Activity: Print the records below exactly, leaving out nothing.

Stored data entries:

* * * *

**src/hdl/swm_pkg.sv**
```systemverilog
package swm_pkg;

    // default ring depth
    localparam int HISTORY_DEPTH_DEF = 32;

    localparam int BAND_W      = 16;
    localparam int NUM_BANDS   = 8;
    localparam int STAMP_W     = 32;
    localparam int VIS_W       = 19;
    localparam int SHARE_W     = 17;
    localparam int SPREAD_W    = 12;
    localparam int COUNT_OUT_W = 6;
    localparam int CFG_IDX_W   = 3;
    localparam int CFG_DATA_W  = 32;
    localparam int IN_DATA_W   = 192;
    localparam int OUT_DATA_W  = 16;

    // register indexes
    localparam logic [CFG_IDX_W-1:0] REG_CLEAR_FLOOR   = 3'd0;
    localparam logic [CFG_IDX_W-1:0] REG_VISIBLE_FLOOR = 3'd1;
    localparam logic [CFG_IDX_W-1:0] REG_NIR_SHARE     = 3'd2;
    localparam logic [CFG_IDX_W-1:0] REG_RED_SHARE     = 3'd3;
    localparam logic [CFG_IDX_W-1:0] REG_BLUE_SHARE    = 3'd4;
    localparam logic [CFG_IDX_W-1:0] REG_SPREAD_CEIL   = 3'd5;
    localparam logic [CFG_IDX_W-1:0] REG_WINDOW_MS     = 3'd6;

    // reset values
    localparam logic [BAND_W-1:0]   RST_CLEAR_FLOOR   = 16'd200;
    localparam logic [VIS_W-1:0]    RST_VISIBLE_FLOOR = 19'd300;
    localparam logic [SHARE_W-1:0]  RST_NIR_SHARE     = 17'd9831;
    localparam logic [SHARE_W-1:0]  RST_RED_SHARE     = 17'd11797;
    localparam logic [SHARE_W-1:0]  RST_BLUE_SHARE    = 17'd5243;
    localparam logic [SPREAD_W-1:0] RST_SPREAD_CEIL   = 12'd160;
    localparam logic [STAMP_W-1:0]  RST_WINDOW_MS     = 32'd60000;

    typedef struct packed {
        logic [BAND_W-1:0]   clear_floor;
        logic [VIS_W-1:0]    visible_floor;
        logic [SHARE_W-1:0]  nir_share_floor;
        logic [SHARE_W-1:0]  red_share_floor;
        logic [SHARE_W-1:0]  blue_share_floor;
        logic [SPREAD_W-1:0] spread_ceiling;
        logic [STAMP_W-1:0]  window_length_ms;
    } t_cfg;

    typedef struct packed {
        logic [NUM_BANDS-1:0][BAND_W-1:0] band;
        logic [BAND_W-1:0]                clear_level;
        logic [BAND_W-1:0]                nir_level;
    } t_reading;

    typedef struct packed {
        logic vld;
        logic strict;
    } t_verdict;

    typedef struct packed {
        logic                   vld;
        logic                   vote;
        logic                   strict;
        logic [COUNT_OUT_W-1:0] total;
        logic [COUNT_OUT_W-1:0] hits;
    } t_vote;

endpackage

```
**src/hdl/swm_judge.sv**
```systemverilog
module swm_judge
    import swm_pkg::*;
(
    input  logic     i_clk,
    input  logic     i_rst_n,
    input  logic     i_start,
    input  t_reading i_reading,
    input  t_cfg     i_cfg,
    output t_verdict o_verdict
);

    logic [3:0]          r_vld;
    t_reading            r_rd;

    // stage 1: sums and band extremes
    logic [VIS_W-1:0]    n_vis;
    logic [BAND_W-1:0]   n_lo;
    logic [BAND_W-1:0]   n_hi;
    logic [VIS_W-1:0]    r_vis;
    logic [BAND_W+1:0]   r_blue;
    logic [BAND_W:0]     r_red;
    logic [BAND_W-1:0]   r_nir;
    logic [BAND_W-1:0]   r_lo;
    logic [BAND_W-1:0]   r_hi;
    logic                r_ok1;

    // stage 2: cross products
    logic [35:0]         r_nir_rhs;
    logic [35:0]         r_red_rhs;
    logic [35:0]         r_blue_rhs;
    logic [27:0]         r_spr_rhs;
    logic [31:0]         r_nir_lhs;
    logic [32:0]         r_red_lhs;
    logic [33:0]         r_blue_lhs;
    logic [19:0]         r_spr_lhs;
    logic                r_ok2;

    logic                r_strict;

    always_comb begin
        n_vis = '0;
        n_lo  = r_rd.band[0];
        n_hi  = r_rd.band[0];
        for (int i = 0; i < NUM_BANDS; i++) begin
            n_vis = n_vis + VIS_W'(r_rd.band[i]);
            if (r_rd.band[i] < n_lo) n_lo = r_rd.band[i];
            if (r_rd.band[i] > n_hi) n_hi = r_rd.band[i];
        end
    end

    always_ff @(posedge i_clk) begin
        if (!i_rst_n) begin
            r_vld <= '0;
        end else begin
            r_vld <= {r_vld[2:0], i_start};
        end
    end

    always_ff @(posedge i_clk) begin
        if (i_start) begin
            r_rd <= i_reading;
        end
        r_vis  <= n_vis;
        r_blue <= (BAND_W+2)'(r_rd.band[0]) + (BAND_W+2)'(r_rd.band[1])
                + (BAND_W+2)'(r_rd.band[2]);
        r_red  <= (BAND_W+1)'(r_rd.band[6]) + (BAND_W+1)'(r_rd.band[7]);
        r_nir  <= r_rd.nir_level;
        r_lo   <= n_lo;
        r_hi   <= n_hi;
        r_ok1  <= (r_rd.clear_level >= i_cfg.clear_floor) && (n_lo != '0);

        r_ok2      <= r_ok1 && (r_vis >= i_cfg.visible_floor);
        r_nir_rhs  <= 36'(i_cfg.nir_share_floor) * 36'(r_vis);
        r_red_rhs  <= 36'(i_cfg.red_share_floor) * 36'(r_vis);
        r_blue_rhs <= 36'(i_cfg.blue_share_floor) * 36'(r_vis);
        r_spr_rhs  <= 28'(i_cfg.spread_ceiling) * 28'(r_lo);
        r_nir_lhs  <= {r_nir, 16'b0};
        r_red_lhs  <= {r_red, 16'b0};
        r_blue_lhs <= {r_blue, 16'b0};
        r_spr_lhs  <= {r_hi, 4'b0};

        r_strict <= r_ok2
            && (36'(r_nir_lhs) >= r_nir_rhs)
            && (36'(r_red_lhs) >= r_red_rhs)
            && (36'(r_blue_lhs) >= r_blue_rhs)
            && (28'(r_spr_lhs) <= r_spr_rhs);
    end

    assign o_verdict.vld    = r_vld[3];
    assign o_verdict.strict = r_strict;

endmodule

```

* * * *

Written answer:
**src/hdl/swm_pkg.sv**
```systemverilog
package swm_pkg;

    // default ring depth
    localparam int HISTORY_DEPTH_DEF = 32;

    localparam int BAND_W      = 16;
    localparam int NUM_BANDS   = 8;
    localparam int STAMP_W     = 32;
    localparam int VIS_W       = 19;
    localparam int SHARE_W     = 17;
    localparam int SPREAD_W    = 12;
    localparam int COUNT_OUT_W = 6;
    localparam int CFG_IDX_W   = 3;
    localparam int CFG_DATA_W  = 32;
    localparam int IN_DATA_W   = 192;
    localparam int OUT_DATA_W  = 16;

    // register indexes
    localparam logic [CFG_IDX_W-1:0] REG_CLEAR_FLOOR   = 3'd0;
    localparam logic [CFG_IDX_W-1:0] REG_VISIBLE_FLOOR = 3'd1;
    localparam logic [CFG_IDX_W-1:0] REG_NIR_SHARE     = 3'd2;
    localparam logic [CFG_IDX_W-1:0] REG_RED_SHARE     = 3'd3;
    localparam logic [CFG_IDX_W-1:0] REG_BLUE_SHARE    = 3'd4;
    localparam logic [CFG_IDX_W-1:0] REG_SPREAD_CEIL   = 3'd5;
    localparam logic [CFG_IDX_W-1:0] REG_WINDOW_MS     = 3'd6;

    // reset values
    localparam logic [BAND_W-1:0]   RST_CLEAR_FLOOR   = 16'd200;
    localparam logic [VIS_W-1:0]    RST_VISIBLE_FLOOR = 19'd300;
    localparam logic [SHARE_W-1:0]  RST_NIR_SHARE     = 17'd9831;
    localparam logic [SHARE_W-1:0]  RST_RED_SHARE     = 17'd11797;
    localparam logic [SHARE_W-1:0]  RST_BLUE_SHARE    = 17'd5243;
    localparam logic [SPREAD_W-1:0] RST_SPREAD_CEIL   = 12'd160;
    localparam logic [STAMP_W-1:0]  RST_WINDOW_MS     = 32'd60000;

    typedef struct packed {
        logic [BAND_W-1:0]   clear_floor;
        logic [VIS_W-1:0]    visible_floor;
        logic [SHARE_W-1:0]  nir_share_floor;
        logic [SHARE_W-1:0]  red_share_floor;
        logic [SHARE_W-1:0]  blue_share_floor;
        logic [SPREAD_W-1:0] spread_ceiling;
        logic [STAMP_W-1:0]  window_length_ms;
    } t_cfg;

    typedef struct packed {
        logic [NUM_BANDS-1:0][BAND_W-1:0] band;
        logic [BAND_W-1:0]                clear_level;
        logic [BAND_W-1:0]                nir_level;
    } t_reading;

    typedef struct packed {
        logic vld;
        logic strict;
    } t_verdict;

    typedef struct packed {
        logic                   vld;
        logic                   vote;
        logic                   strict;
        logic [COUNT_OUT_W-1:0] total;
        logic [COUNT_OUT_W-1:0] hits;
    } t_vote;

endpackage

```
**src/hdl/swm_judge.sv**
```systemverilog
module swm_judge
    import swm_pkg::*;
(
    input  logic     i_clk,
    input  logic     i_rst_n,
    input  logic     i_start,
    input  t_reading i_reading,
    input  t_cfg     i_cfg,
    output t_verdict o_verdict
);

    logic [3:0]          r_vld;
    t_reading            r_rd;

    // stage 1: sums and band extremes
    logic [VIS_W-1:0]    n_vis;
    logic [BAND_W-1:0]   n_lo;
    logic [BAND_W-1:0]   n_hi;
    logic [VIS_W-1:0]    r_vis;
    logic [BAND_W+1:0]   r_blue;
    logic [BAND_W:0]     r_red;
    logic [BAND_W-1:0]   r_nir;
    logic [BAND_W-1:0]   r_lo;
    logic [BAND_W-1:0]   r_hi;
    logic                r_ok1;

    // stage 2: cross products
    logic [35:0]         r_nir_rhs;
    logic [35:0]         r_red_rhs;
    logic [35:0]         r_blue_rhs;
    logic [27:0]         r_spr_rhs;
    logic [31:0]         r_nir_lhs;
    logic [32:0]         r_red_lhs;
    logic [33:0]         r_blue_lhs;
    logic [19:0]         r_spr_lhs;
    logic                r_ok2;

    logic                r_strict;

    always_comb begin
        n_vis = '0;
        n_lo  = r_rd.band[0];
        n_hi  = r_rd.band[0];
        for (int i = 0; i < NUM_BANDS; i++) begin
            n_vis = n_vis + VIS_W'(r_rd.band[i]);
            if (r_rd.band[i] < n_lo) n_lo = r_rd.band[i];
            if (r_rd.band[i] > n_hi) n_hi = r_rd.band[i];
        end
    end

    always_ff @(posedge i_clk) begin
        if (!i_rst_n) begin
            r_vld <= '0;
        end else begin
            r_vld <= {r_vld[2:0], i_start};
        end
    end

    always_ff @(posedge i_clk) begin
        if (i_start) begin
            r_rd <= i_reading;
        end
        r_vis  <= n_vis;
        r_blue <= (BAND_W+2)'(r_rd.band[0]) + (BAND_W+2)'(r_rd.band[1])
                + (BAND_W+2)'(r_rd.band[2]);
        r_red  <= (BAND_W+1)'(r_rd.band[6]) + (BAND_W+1)'(r_rd.band[7]);
        r_nir  <= r_rd.nir_level;
        r_lo   <= n_lo;
        r_hi   <= n_hi;
        r_ok1  <= (r_rd.clear_level >= i_cfg.clear_floor) && (n_lo != '0);

        r_ok2      <= r_ok1 && (r_vis >= i_cfg.visible_floor);
        r_nir_rhs  <= 36'(i_cfg.nir_share_floor) * 36'(r_vis);
        r_red_rhs  <= 36'(i_cfg.red_share_floor) * 36'(r_vis);
        r_blue_rhs <= 36'(i_cfg.blue_share_floor) * 36'(r_vis);
        r_spr_rhs  <= 28'(i_cfg.spread_ceiling) * 28'(r_lo);
        r_nir_lhs  <= {r_nir, 16'b0};
        r_red_lhs  <= {r_red, 16'b0};
        r_blue_lhs <= {r_blue, 16'b0};
        r_spr_lhs  <= {r_hi, 4'b0};

        r_strict <= r_ok2
            && (36'(r_nir_lhs) >= r_nir_rhs)
            && (36'(r_red_lhs) >= r_red_rhs)
            && (36'(r_blue_lhs) >= r_blue_rhs)
            && (28'(r_spr_lhs) <= r_spr_rhs);
    end

    assign o_verdict.vld    = r_vld[3];
    assign o_verdict.strict = r_strict;

endmodule

```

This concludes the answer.